Overview

Total Final Energy Consumption (TFC) was 24.8 Mtoe in 2017, i.e., at the same level as in 2000 despite annual variations during the period. Industry is the largest energy consuming sector accounting for 45% of the TFC in 2017 which is 6 percent points less than in 2000. The share of transport increased from 18% to 20% over the same period. The share of all other sectors in TFC increased from 31% to 35%.

Figure 1: Final energy consumption by sector (normal climate)

Source: ODYSSEE

Energy efficiency of final energy consumption sectors, as measured by ODEX, improved by 11% over the 2000-2017 period. The level of ODEX was quite similar in all sectors in 2017 apart from the transport sector where it has been improving at a slower pace.

Figure 2: Technical Energy Efficiency Index

Source: ODYSSEE

Finland's Integrated Energy and Climate Plan contains the national targets and the related policy measures to achieve the EU's energy and climate targets.

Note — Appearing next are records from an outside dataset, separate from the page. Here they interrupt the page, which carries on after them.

From an optimization exercise on the open Yosys and OpenROAD flow, aimed at small area, a short achievable clock period and few clock cycles per item; shortcuts taken in it are not production practice.
Only simulation tests tie the RTL to the original design; equivalence was not proved.
Power is estimated from default activity; no workload was simulated.

Design Neuron, start of the top module:
module Neuron (
 input clk,
 input GlobalReset,             
 input Input_Valid,             
 input [11:0] Bias,             
 output Idle,
 input [335:0] Row_Wgt,         
 input [27:0] Row_Pix,          
 output Row_Ready,              
 output [18:0] NeuronOutput,
 output OutputReady);
reg busy;
reg take_r;
reg [5:0] cyc;       
reg o_OutputReady;
wire start = Input_Valid & ~busy;
wire take = start | take_r;
assign Idle = ~busy;
assign Row_Ready = take;
assign OutputReady = o_OutputReady;
reg [1:0] vld_r;    
always @(posedge clk or negedge GlobalReset) begin
  if (!GlobalReset) begin
    busy <= 1'b0;
    take_r <= 1'b0;
    cyc <= 6'd0;
    o_OutputReady <= 1'b0;
    vld_r <= 0;
  end else begin
    vld_r <= {vld_r[0:0], take};
    if (start) begin
      busy <= 1'b1;
      take_r <= 1'b1;
      cyc <= 6'd1;
      o_OutputReady <= 1'b0;
    end else if (busy) begin
      cyc <= cyc + 6'd1;
      if (cyc == 6'd27)
        take_r <= 1'b0;
      if (cyc == 6'd30) begin
        busy <= 1'b0;
        o_OutputReady <= 1'b1;
      end
    end
  end
end
wire [11:0] pp [0:27];
genvar g;
generate
for (g = 0; g < 28; g = g + 1) begin : PP
  assign pp[g] = ~(Row_Wgt[12*g +: 12] & {12{Row_Pix[g]}});
end
endgenerate
wire s0l0_fs0;
wire s0l0_fc0;
wire s0l0_fs1;
wire s0l0_fc1;
wire s0l0_fs2;
wire s0l0_fc2;
wire s0l0_fs3;
wire s0l0_fc3;
wire s0l0_fs4;
wire s0l0_fc4;
wire s0l0_fs5;
wire s0l0_fc5;
wire s0l0_fs6;
wire s0l0_fc6;
wire s0l0_fs7;
wire s0l0_fc7;
wire s0l0_fs8;
wire s0l0_fc8;
wire s0l0_fs9;
wire s0l0_fc9;
wire s0l0_fs10;
wire s0l0_fc10;
wire s0l0_fs11;
wire s0l0_fc11;
wire s0l0_fs12;
wire s0l0_fc12;
wire s0l0_fs13;
wire s0l0_fc13;
wire s0l0_fs14;
wire s0l0_fc14;
wire s0l0_fs15;
wire s0l0_fc15;
wire s0l0_fs16;
wire s0l0_fc16;
wire s0l0_fs17;
wire s0l0_fc17;
wire s0l0_fs18;
wire s0l0_fc18;
wire s0l0_fs19;
wire s0l0_fc19;
wire s0l0_fs20;
wire s0l0_fc20;
wire s0l0_fs21;
wire s0l0_fc21;
wire s0l0_fs22;
  ...
==> flow/config.mk <==
export PLATFORM = sky130hd
export DESIGN_NAME = Neuron
export DESIGN_NICKNAME = Neuron
export VERILOG_FILES = /design/flow/design.v
export SDC_FILE = /design/flow/constraint.sdc
export NUM_CORES = 4
export LEC_CHECK = 0
export CAP_MARGIN = 20
export CORE_MARGIN = 2
export CORE_UTILIZATION = 55
export CTS_BUF_LIST = sky130_fd_sc_hd__clkbuf_8
export CTS_CLUSTER_DIAMETER = 60
export CTS_CLUSTER_SIZE = 16
export PLACE_DENSITY = 0.75
export SETUP_SLACK_MARGIN = 1.45
export SLEW_MARGIN = 20
export SYNTH_HIERARCHICAL = 1
export SYNTH_MINIMUM_KEEP_SIZE = 0
==> flow/constraint.sdc <==
create_clock -name core_clock -period 4.0 [get_ports {clk}]
set_input_delay 0.8000 -clock core_clock [delete_from_list [all_inputs] [get_ports {clk}]]
set_output_delay 0.8000 -clock core_clock [all_outputs]
set_load 0.01 [all_outputs]
standard.sh (not shown) runs the stock make flow with config.mk's settings and CLKGATE_MAP_FILE= SYNTH_SCRIPT=/design/flow/synth_recipe.tcl, a recipe that flattens the netlist after the stock synthesis.
==> flow/flow/run.sh <==
#!/bin/bash
# The standard layout (the standard.sh: standard synthesis, then ORFS to
# finish), with the ports buffered by sky130_fd_sc_hd__buf_1 cells instead of
# the delay buffers buffer_ports picks by default. Make's output goes to
# flow.log; each ORFS step keeps its own log under orfs/logs/.
set -euo pipefail
bash standard.sh "BUFFER_PORTS_ARGS=-buffer_cell sky130_fd_sc_hd__buf_1" finish > flow.log 2>&1
Testbench counts at the start, summed over its fixed seeds: cycles 5,960, items 192.
Next try:
SETUP_SLACK_MARGIN = 1.6   (was 1.45)
Cell area rises by 2.1%.
Core utilization rises by 1.4 points.
Routed wire length rises by 0.86%.
Combinational power barely changes.
Hold slack gets better by 0.016 ns.
First-iteration DRC count rises by 11%.
Area after synthesis does not change.
Setup slack gets better by 0.10 ns.
Total power stays flat.
Final cell count is about the same.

With regard to energy efficiency, in accordance with the EED, Finland’s indicative national energy efficiency target for 2020  is the absolute level of final energy consumption at 310 TWh. The energy efficiency target to contribute to EU 2030 target in final energy consumption is 290 TWh. In 2017, Finland had achieved a level of 294 TWh for final energy consumption, corresponding to 371 TWh of primary energy consumption. 

Table 1: Sample of cross-cutting measures

MeasuresNEEAP measuresDescriptionExpected savings, impact evaluationMore information available
Eco-designyesImplementation of the Eco-design DirectiveHighLink
Source: MURE

Buildings

As Figure 3 shows, heating consumption in households has declined by about 15% since 2000, mainly due to the increased use of heat pumps. The small variations from the long-term trend in some years (2008, 2013, 2014) can be attributed to the fact that normalization with heating degree days does not "perfectly" correct the impact of weather, especially when there are large variations. Figure 4 illustrates the changes in the proportion of different energy uses in households, excluding heating. Electricity use by appliances (including cooking) and lighting has had a declining share due to energy efficiency improvements, accelerated in the past few years by the eco-design requirements.

Figure 3: Energy consumption of space heating per m2 (normal climate)

Source: ODYSSEE

Figure 4: Energy consumption per dwelling by end-use (except space heating)

Source: ODYSSEE

Energy consumption in the residential sector (Figure 5) has increased by 0.69 Mtoe (8 TWh). It was driven upwards particularly by the continuously increasing number of dwellings and to a lesser extent increasing size of homes. On the opposite, energy savings partially offset the effect of the drivers of consumption growth.

Figure 5: Main drivers of the energy consumption variation in households

Source: ODYSSEE

In the services sector both the total final consumption and electricity consumption per employee have increased. One reason is the need for companies to cut costs meaning that fewer people are needed to provide the same services, but usually with the same level of energy use. At the same time, in par with digitalization and added equipment, electricity is needed.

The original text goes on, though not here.